断片的な記憶 2
「魔法使いとは、なんでしょうか」
ミヤビに質問されたことがある。
二人で図書館に行き、読書会を開いた時のことだ。
ミヤビは、魔法使いが怪物として描かれているおとぎ話の絵本を読んでいた。
「恐ろしい怪物だよ」
おとぎ話に登場すると、必ず悪役になるような存在だと僕は答えた。
けれど、ミヤビがそんな答えを求めているのではないとは、わかっていた。
僕とミヤビは、魔法使いの登場するおとぎ話を、育ての親でもある村長から何度も聞かされている。もちろん、話の中での魔法使いは恐ろしい姿をした怪物で、世界を破壊する災厄そのものだ。
僕より賢いミヤビが、忘れるはずがない。
この時の質問の意図は、魔法使いが言い伝えの中で、どのように語られているのかを知りたいのではなく、考えを巡らせてみたものの、結局、魔法使いとはいったいどのような存在なのかという哲学的な議論がしたかったのだろう。

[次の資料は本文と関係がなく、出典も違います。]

==> config.mk <==
export PLATFORM = sky130hd
export DESIGN_NAME = ddn_collector
export DESIGN_NICKNAME = d
export VERILOG_FILES = /design/src/rtl/ddn_pkg.sv /design/src/rtl/ddn_fifo.sv /design/src/rtl/ddn_collector.sv
export SDC_FILE = /design/constraint.sdc
export NUM_CORES = 1
export LEC_CHECK = 0
export ABC_AREA = 1
export CAP_MARGIN = 15
export CELL_PAD_IN_SITES_DETAIL_PLACEMENT = 0
export CELL_PAD_IN_SITES_GLOBAL_PLACEMENT = 2
export CORE_MARGIN = 2
export CORE_UTILIZATION = 43
export CTS_CLUSTER_SIZE = 20
export DETAILED_ROUTE_END_ITERATION = 16
export PLACE_DENSITY_LB_ADDON = 0.1
export SLEW_MARGIN = 20
export SYNTH_ARGS = -nofsm -noshare
export SYNTH_HDL_FRONTEND = slang
export SYNTH_SLANG_ARGS = --single-unit
==> constraint.sdc <==
create_clock -name clk -period 4.8 [get_ports clk]
set_input_delay 0.96 -clock clk [delete_from_list [all_inputs] [get_ports clk]]
set_output_delay 0.96 -clock clk [all_outputs]
set_load 0.01 [all_outputs]
==> src/rtl/ddn_pkg.sv <==
// rtl/ddn_pkg.sv - shared DDN constants and helpers for collector and distribution router
package ddn_pkg;

  localparam int DDN_IN_PORTS   = 4;
  localparam int DDN_DATA_WIDTH = 32;
  localparam int DDN_SRC_WIDTH  = 2;
  localparam int DDN_FIFO_ADDR  = 2;
  localparam int DDN_STALL_W    = 16;

  function automatic int ddn_depth(input int addr);
    return 1 << addr;
  endfunction

  // True when a tag of src_w bits can name every one of the ports.
  function automatic bit ddn_src_fits(input int src_w, input int ports);
    return (1 << src_w) >= ports;
  endfunction

endpackage

==> src/rtl/ddn_fifo.sv <==
// rtl/ddn_fifo.sv - synchronous per-port FIFO with push/pop, occupancy count and head word
module ddn_fifo
  import ddn_pkg::*;
#(
  parameter int DATA_WIDTH = DDN_DATA_WIDTH,
  parameter int ADDR       = DDN_FIFO_ADDR
) (
  input  logic                  clk,
  input  logic                  rst_n,
  input  logic                  push,
  input  logic [DATA_WIDTH-1:0] push_data,
  input  logic                  pop,
  output logic [DATA_WIDTH-1:0] head,
  output logic [ADDR:0]         count
);

  localparam int DEPTH = ddn_depth(ADDR);

  logic [DATA_WIDTH-1:0] mem [DEPTH];
  logic [ADDR-1:0]       wr_ptr;
  logic [ADDR-1:0]       rd_ptr;

  // Storage carries no reset; only pointers and count define validity.
  always_ff @(posedge clk) begin
    if (push) mem[wr_ptr] <= push_data;
  end

  always_ff @(posedge clk or negedge rst_n) begin
    if (!rst_n) begin
      wr_ptr <= '0;
      rd_ptr <= '0;
      count  <= '0;
    end else begin
      if (push) wr_ptr <= wr_ptr + 1'b1;
      if (pop)  rd_ptr <= rd_ptr + 1'b1;
      case ({push, pop})
        2'b10:   count <= count + 1'b1;
        2'b01:   count <= count - 1'b1;
        default: count <= count;
      endcase
    end
  end

  assign head = mem[rd_ptr];

endmodule

==> src/rtl/ddn_collector.sv <==
// rtl/ddn_collector.sv - round-robin gather of PE result ports; optional stall_cnt via DDN_COLLECTOR_STALL_CNT_EN
module ddn_collector
  import ddn_pkg::*;
#(
  parameter int IN_PORTS   = DDN_IN_PORTS,
  parameter int DATA_WIDTH = DDN_DATA_WIDTH,
  parameter int SRC_WIDTH  = DDN_SRC_WIDTH,
  parameter int FIFO_ADDR  = DDN_FIFO_ADDR
) (
  input  logic                           clk,
  input  logic                           rst_n,
  input  logic [IN_PORTS*DATA_WIDTH-1:0] in_bus,
  input  logic [IN_PORTS-1:0]            in_valid,
  output logic [IN_PORTS-1:0]            in_ready,
  output logic                           out_valid,
  input  logic                           out_ready,
  output logic [DATA_WIDTH-1:0]          out_data,
  output logic [SRC_WIDTH-1:0]           out_src
`ifdef DDN_COLLECTOR_STALL_CNT_EN
  ,
  output logic [DDN_STALL_W-1:0]         stall_cnt
`endif
);

  localparam int                 DEPTH    = ddn_depth(FIFO_ADDR);
  localparam logic [FIFO_ADDR:0] FULL_CNT = (FIFO_ADDR+1)'(DEPTH);

  if (!ddn_src_fits(SRC_WIDTH, IN_PORTS)) begin : g_src_chk
    $error("ddn_collector: SRC_WIDTH too narrow for IN_PORTS");
  end

  logic [DATA_WIDTH-1:0] heads  [IN_PORTS];
  logic [FIFO_ADDR:0]    counts [IN_PORTS];
  logic [IN_PORTS-1:0]   nonempty;
  logic [IN_PORTS-1:0]   push;
  logic [IN_PORTS-1:0]   pop;
  logic [SRC_WIDTH-1:0]  last_grant;
  logic [SRC_WIDTH-1:0]  grant_idx;
  logic                  grant_any;
  logic                  load;

  for (genvar i = 0; i < IN_PORTS; i++) begin : g_port
    assign in_ready[i] = (counts[i] != FULL_CNT);
    assign nonempty[i] = (counts[i] != '0);
    assign push[i]     = in_valid[i] & in_ready[i];
    assign pop[i]      = load && (grant_idx == SRC_WIDTH'(i));

    ddn_fifo #(
      .DATA_WIDTH (DATA_WIDTH),
      .ADDR       (FIFO_ADDR)
    ) u_fifo (
      .clk       (clk),
      .rst_n     (rst_n),
      .push      (push[i]),
      .push_data (in_bus[i*DATA_WIDTH +: DATA_WIDTH]),
      .pop       (pop[i]),
      .head      (heads[i]),
      .count     (counts[i])
    );
  end

  // Round robin as two priority searches: lowest non-empty port above
  // last_grant, else lowest non-empty port overall (wrap-around).
  always_comb begin
    logic                 hi_found;
    logic [SRC_WIDTH-1:0] hi_idx;
    logic [SRC_WIDTH-1:0] lo_idx;
    hi_found  = 1'b0;
    hi_idx    = '0;
    lo_idx    = '0;
    grant_any = 1'b0;
    for (int j = IN_PORTS - 1; j >= 0; j--) begin
      if (nonempty[j]) begin
        grant_any = 1'b1;
        lo_idx    = SRC_WIDTH'(j);
        if (j > int'(last_grant)) begin
          hi_found = 1'b1;
          hi_idx   = SRC_WIDTH'(j);
        end
      end
    end
    grant_idx = hi_found ? hi_idx : lo_idx;
  end

  assign load = grant_any && (!out_valid || out_ready);

  always_ff @(posedge clk or negedge rst_n) begin
    if (!rst_n) begin
      out_valid  <= 1'b0;
      out_data   <= '0;
      out_src    <= '0;
      last_grant <= SRC_WIDTH'(IN_PORTS - 1);
    end else if (load) begin
      out_valid  <= 1'b1;
      out_data   <= heads[grant_idx];
      out_src    <= grant_idx;
      last_grant <= grant_idx;
    end else if (out_ready) begin
      out_valid  <= 1'b0;
    end
  end

`ifdef DDN_COLLECTOR_STALL_CNT_EN
  always_ff @(posedge clk or negedge rst_n) begin
    if (!rst_n) begin
      stall_cnt <= '0;
    end else if (out_valid && !out_ready && (stall_cnt != '1)) begin
      stall_cnt <= stall_cnt + 1'b1;
    end
  end
`endif

endmodule
==> reports/qor.yml <==
status:
  status: "completed"
critical_path:
  path_class: "reg2reg"
  crit_buf_inv: 2
  cp-end-kind: "flop"
  slowest_stage: "nand2_2"
  r2r_cells: 15
  required_ns: 5.29
  crit_family: "simple AND/OR/NAND/NOR gates"
  rrSetupSlack_ns: 1.82
  startpoint_type: "flop"
  path_cells: "inv_1 > nand2_1 > nor2_1 > nand2_1 > nand2_1 > nand2_1 > nand2_1 > nand2_2 > nand3_2 > inv_1 > ha_1 > fa_1 > a21oi_1 > o21ai_0 > xor2_1"
  cp.arrival_ns: 3.47
  r2r-end: "g_port[0].u_fifo.count[2]"
  critPathMaxStageDelay_ns: 0.42
  cp_max_fo: 34
  cp_common_cell: "nand2_1"
  rr_startpoint: "g_port[2].u_fifo.count[1]"
yosys:
  synthCells: 1862
  synthSimpleGateAreaFrac_pct: 11.80
  synth.avg_cell_area_um2: 12.45
  ys_seq_area_share_pct: 73.34
  synth_compound_area_share_pct: 9.434
  synthMuxAreaShare_pct: 0
  synth_top_family_by_area: "simple AND/OR/NAND/NOR gates"
  synth-seq-cells: 577
  synthesis.nets: 2021
  ys.warnings.count: 0
  syn-cell-area_um2: 23180
  ys_types: 27
  synth-xor-area-share_pct: 0.6800
  synthAdderAreaFrac_pct: 1.425
grt:
  grt_start_max_net_pins: 66
  antenna_found_initial: 0
  grt_overflow: 0
  grt_usage_pct: 21.92
  grt_pass1_vias: 14320
  grt_pass1_wl_um: 90600
pwr:
  p_int_mw: 11.67
  combPwrFrac_pct: 37.6
  clockPowerShare_pct: 24.7
  p_leak_nw: 9.716
  ir_drop_v: 0.0004738
  seqPwrFrac_pct: 37.7
  p_sw_mw: 7.464
  powerDensity_nw_per_um2: 692.0
  swShare_pct: 39.00
place:
  place.gp.congestion: 0.8773
  io_buffers: 173
  dp_hpwl_um: 38970
  dpl_cell_area_um2: 25600
layout:
  stdcell_area_um2: 27660
  area_growth_pct: 19.29
  layout.nets: 2183
  nFillCells: 4640
  final_common_cell: "edfxtp_1"
  diodes: 0
  drive_above_1_share_pct: 8.767
  mostFrequentLayoutCells: "edfxtp_1, nor2_1, o21ai_0"
clocking:
  cts_buffers: 61
  cts_tree: "yes"
  clk_pin_slew_ns: 0.06
  cts_root_buf: "clkbuf_16"
  h-tree-depth: 2
  hold_buffers: 0
  post_cts_resized: 0
  cts_setup_buffers: 0
  clkLatencyLatePin_ns: 0.62
  clockBufferDepth: 3
  clock_sinks: 577
timing:
  finalCritPeriodShare_pct: 62.07
  slew_violations: 0
  fmax_ghz: 0.3356
  holdWs_ns: 0.4501
  hold_viol: 0
  rsz0062_at_grt: "no"
  setup_tns_ns: 0
  fin_crit_ns: 2.979
  worst_slew_pin_slew_ns: 0.9670
  skew_ns: 0.009932
  setup_viol: 0
  relSlewSlack_pct: 35.46
die:
  dieArea_um2: 55790
  io_pins: 174
  coreArea_um2: 53600
  initial_core_util_pct: 43.25
  fp.dieH_um: 236.2
  die_x_um: 236.2
  rows: 85
detailed_routing:
  drt_iter0_drc: 1144
  routed_wirelength_um: 61370
  num_vias: 14810
  drc_errors: 0
  drt_first_pass_iters: 5
  avgRoutedWirePerCell_um: 22.14
  postRouteAntennaNets: 0
  via_per_inst: 5.341
worst_hold_path:
  hold_class: "in2async"
run:
  cap_violations: 0
[stage by stage]
step	worst slack, ns	instances	power (mW)	utilization [%]
4_1_cts	1.798	2772	19.35	51.59
2_1_floorplan	1.881	1862	11.60	-
3_3_place_gp	1.446	2657	14.50	47.76
6_report	1.821	2772	19.14	51.59
3_5_place_dp	1.422	2657	14.61	47.76
5_1_grt	1.495	2772	20.27	51.59
[registers in the layout, indices dropped and copies added (netlist names)]
signal / flops
g_port.u_fifo.wr_ptr: 8
g_port.u_fifo.rd_ptr: 8
out_src: 2
g_port.u_fifo.mem: 512
last_grant: 2
out_valid: 1
g_port.u_fifo.count: 12
out_data: 32
[power groups by stage]
stage               clock network (mW)  logic, mW  registers [mW]
floorplan                            0       4.40            7.19
global placement                     0       7.21            7.29
detailed placement                   0       7.29            7.32
CTS                               4.83       7.30            7.22
global route                      5.02       7.93            7.32
finish                            4.72       7.20            7.21
[routing by layer]
layer | GRT usage, % | wire length (um)
met1 | 28.99 | 26000
met2 | 37.19 | 30570
met3 | 4.166 | 3381
met4 | 5.965 | 1421
met5 | 0 | 0
[worst register-to-register path, cell delays in order (launching register included)]
cell and delay [ns]:
dfrtp_1 0.40, inv_1 0.11, nand2_1 0.06, nor2_1 0.15
nand2_1 0.07, nand2_1 0.06, nand2_1 0.10, nand2_1 0.09
nand2_2 0.42, nand3_2 0.28, inv_1 0.07, ha_1 0.24
fa_1 0.39, a21oi_1 0.14, o21ai_0 0.13, xor2_1 0.16
[worst max path at each step]
stage / start / to / slack (ns) / cells after the start
floorplan: in_valid[0] / g_port[0].u_fifo.mem[0][0] / 1.88 / 2
global placement: out_ready / g_port[0].u_fifo.count[2] / 1.45 / 10
detailed placement: out_ready / g_port[0].u_fifo.count[2] / 1.42 / 10
CTS: g_port[2].u_fifo.count[1] / g_port[0].u_fifo.count[2] / 1.80 / 15
global route: g_port[2].u_fifo.count[1] / g_port[0].u_fifo.count[2] / 1.50 / 15
finish: g_port[2].u_fifo.count[1] / g_port[0].u_fifo.count[2] / 1.82 / 15
[cell usage after synthesis]
cell | count | area (um^2)
dfstp_2 | 2 | 52.55
a21oi_4 | 1 | 16.27
xor2_1 | 11 | 96.34
xnor2_1 | 7 | 61.31
o21ai_2 | 1 | 8.760
nand3_2 | 2 | 20.02
nand3_1 | 163 | 815.8
o21ai_1 | 19 | 95.09
edfxtp_1 | 512 | 15370
a21oi_1 | 10 | 50.05
o22ai_1 | 96 | 600.6
buf_4 | 6 | 45.04
nor2_1 | 313 | 1175
nor2_2 | 6 | 37.54
nand2_2 | 6 | 37.54
dfrtp_1 | 63 | 1577
nand2_1 | 167 | 626.9
fa_1 | 4 | 80.08
inv_1 | 53 | 198.9
inv_2 | 6 | 22.52
buf_1 | 1 | 3.750
o21ai_0 | 283 | 1416
clkbuf_1 | 58 | 217.7
ha_1 | 20 | 250.2
buf_6 | 5 | 56.30
nor2_4 | 2 | 22.52
buf_2 | 45 | 225.2
[area by class of cell]
class | count | area [um^2] | area share [%]
Sequential cell | 577 | 17010 | 61.49
Multi-Input combinational cell | 1111 | 5450 | 19.71
Timing Repair Buffer | 214 | 2049 | 7.411
Clock buffer | 85 | 1779 | 6.434
Tap cell | 696 | 870.8 | 3.149
Clock inverter | 30 | 276.5 | 0.9999
Inverter | 59 | 222.7 | 0.8053
[cells by family (layout without fill, tap and decap cells)]
family                   Yosys count  count (layout)
XOR/XNOR                          18              18
adder cells (fa/ha/maj)           24              24
AND/OR/NAND/NOR                  659             659
AO/OA/AOI/OAI                    410             410
buffers and inverters            174             388
flip-flops                       577             577
Note: power is estimated with default switching activity, not from simulation.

「人間とはどう違うんでしょうか」ミヤビはまた訊ねてくる。
「外見はかなり違うね」と、僕は答える。「人間の倍ちかくもある体格をしているっていうじゃないか」
この時の僕は、まだ実際の魔法使いの姿を見たことがなかったので、おとぎ話から想像した姿を浮かべながら言った。

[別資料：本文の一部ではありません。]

==> src/rtl/fetch_pkg.sv <==
// rtl/fetch_pkg.sv - shared fetch-queue entry type and reset PC default
package fetch_pkg;

    localparam logic [63:0] FETCH_RESET_PC = 64'h0;

    typedef struct packed {
        logic [63:0] pc;
        logic [31:0] instr;
        logic        filled;
    } fetch_entry_t;

endpackage

==> src/rtl/fetch_queue.sv <==
// rtl/fetch_queue.sv - in-order fetch queue: allocate at tail, fill oldest unfilled, dequeue head
module fetch_queue
    import fetch_pkg::*;
#(
    parameter  int QDEPTH = 2,
    localparam int PW     = $clog2(QDEPTH),
    localparam int CW     = $clog2(QDEPTH + 1)
) (
    input  logic          clk,
    input  logic          rst,
    input  logic          i_flush,
    input  logic          i_alloc,
    input  logic [63:0]   i_alloc_pc,
    input  logic          i_fill,
    input  logic [31:0]   i_fill_data,
    input  logic          i_deq,
    output logic [CW-1:0] o_count,
    output logic [CW-1:0] o_unfilled,
    output fetch_entry_t  o_head
);

    fetch_entry_t  r_mem [QDEPTH];
    logic [PW-1:0] r_head;
    logic [PW-1:0] r_tail;
    logic [PW-1:0] r_fill;
    logic [CW-1:0] r_count;
    logic [CW-1:0] r_unfilled;

    // Pointers are PW bits wide, so wrap modulo QDEPTH falls out of the width.
    always_ff @(posedge clk) begin
        if (rst || i_flush) begin
            r_head     <= '0;
            r_tail     <= '0;
            r_fill     <= '0;
            r_count    <= '0;
            r_unfilled <= '0;
            for (int i = 0; i < QDEPTH; i++) begin
                r_mem[i].filled <= 1'b0;
            end
        end else begin
            if (i_alloc) begin
                r_mem[r_tail] <= '{pc: i_alloc_pc, instr: 32'h0, filled: 1'b0};
                r_tail        <= r_tail + PW'(1);
            end
            if (i_fill) begin
                r_mem[r_fill].instr  <= i_fill_data;
                r_mem[r_fill].filled <= 1'b1;
                r_fill               <= r_fill + PW'(1);
            end
            if (i_deq) begin
                r_head <= r_head + PW'(1);
            end
            r_count    <= r_count + CW'(i_alloc) - CW'(i_deq);
            r_unfilled <= r_unfilled + CW'(i_alloc) - CW'(i_fill);
        end
    end

    assign o_count    = r_count;
    assign o_unfilled = r_unfilled;
    assign o_head     = r_mem[r_head];

endmodule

「どうして、違うんでしょうか」ミヤビの無垢な瞳が、僕をとらえていた。
「ううん、どうしてだろうな」
「違うのは外見だけで、内面は人間のままなんでしょうか」
「どうだろう」
「魔法使いの見た目はみんな、怪物じみているんでしょうか」
「わからない」僕は言う。「ミヤビは質問ばかりだな」
「よくないことでしょうか」
「いや、いいことだと思うよ」
僕は時々、妹の純真さというか、無垢なところが心配になる。
齢十三の少女にしては、物事の考え方や話し方が大人びていると感じることもあるけれど、表面的な部分ではない、もっと根っこのあたりには、どこの世界の子どもとも変わらない、穢れのないまっさらな心があるのだ。
それが少しずつ、世界の残酷さや理不尽さを目の当たりにして、薄汚れていく様を想像するのに、僕は耐えられない。
ミヤビは本をたくさん読む。
おとぎ話の絵本だけでなく、小説や歴史書、哲学者、専門的な学問書まで、幅広く読み漁る。
その好奇心が、いつか彼女自身の心を傷つけてしまわないかと、僕は気が気でないのだ。
「魔法使いにはまだ謎が多い。大きな身体だけじゃなくて、不思議な力も使うそうだし、人間のような見た目をした魔法使いだって、いるかもしれないね」
「もうひとつ、質問してもいいですか」
「うん」
「人間のような見た目をした魔法使いがいたとして、それは人間と呼ばれるんでしょうか、それとも魔法使いと呼ばれるんでしょうか」
僕は何と答えただろうか。何も答えられなかった気がする。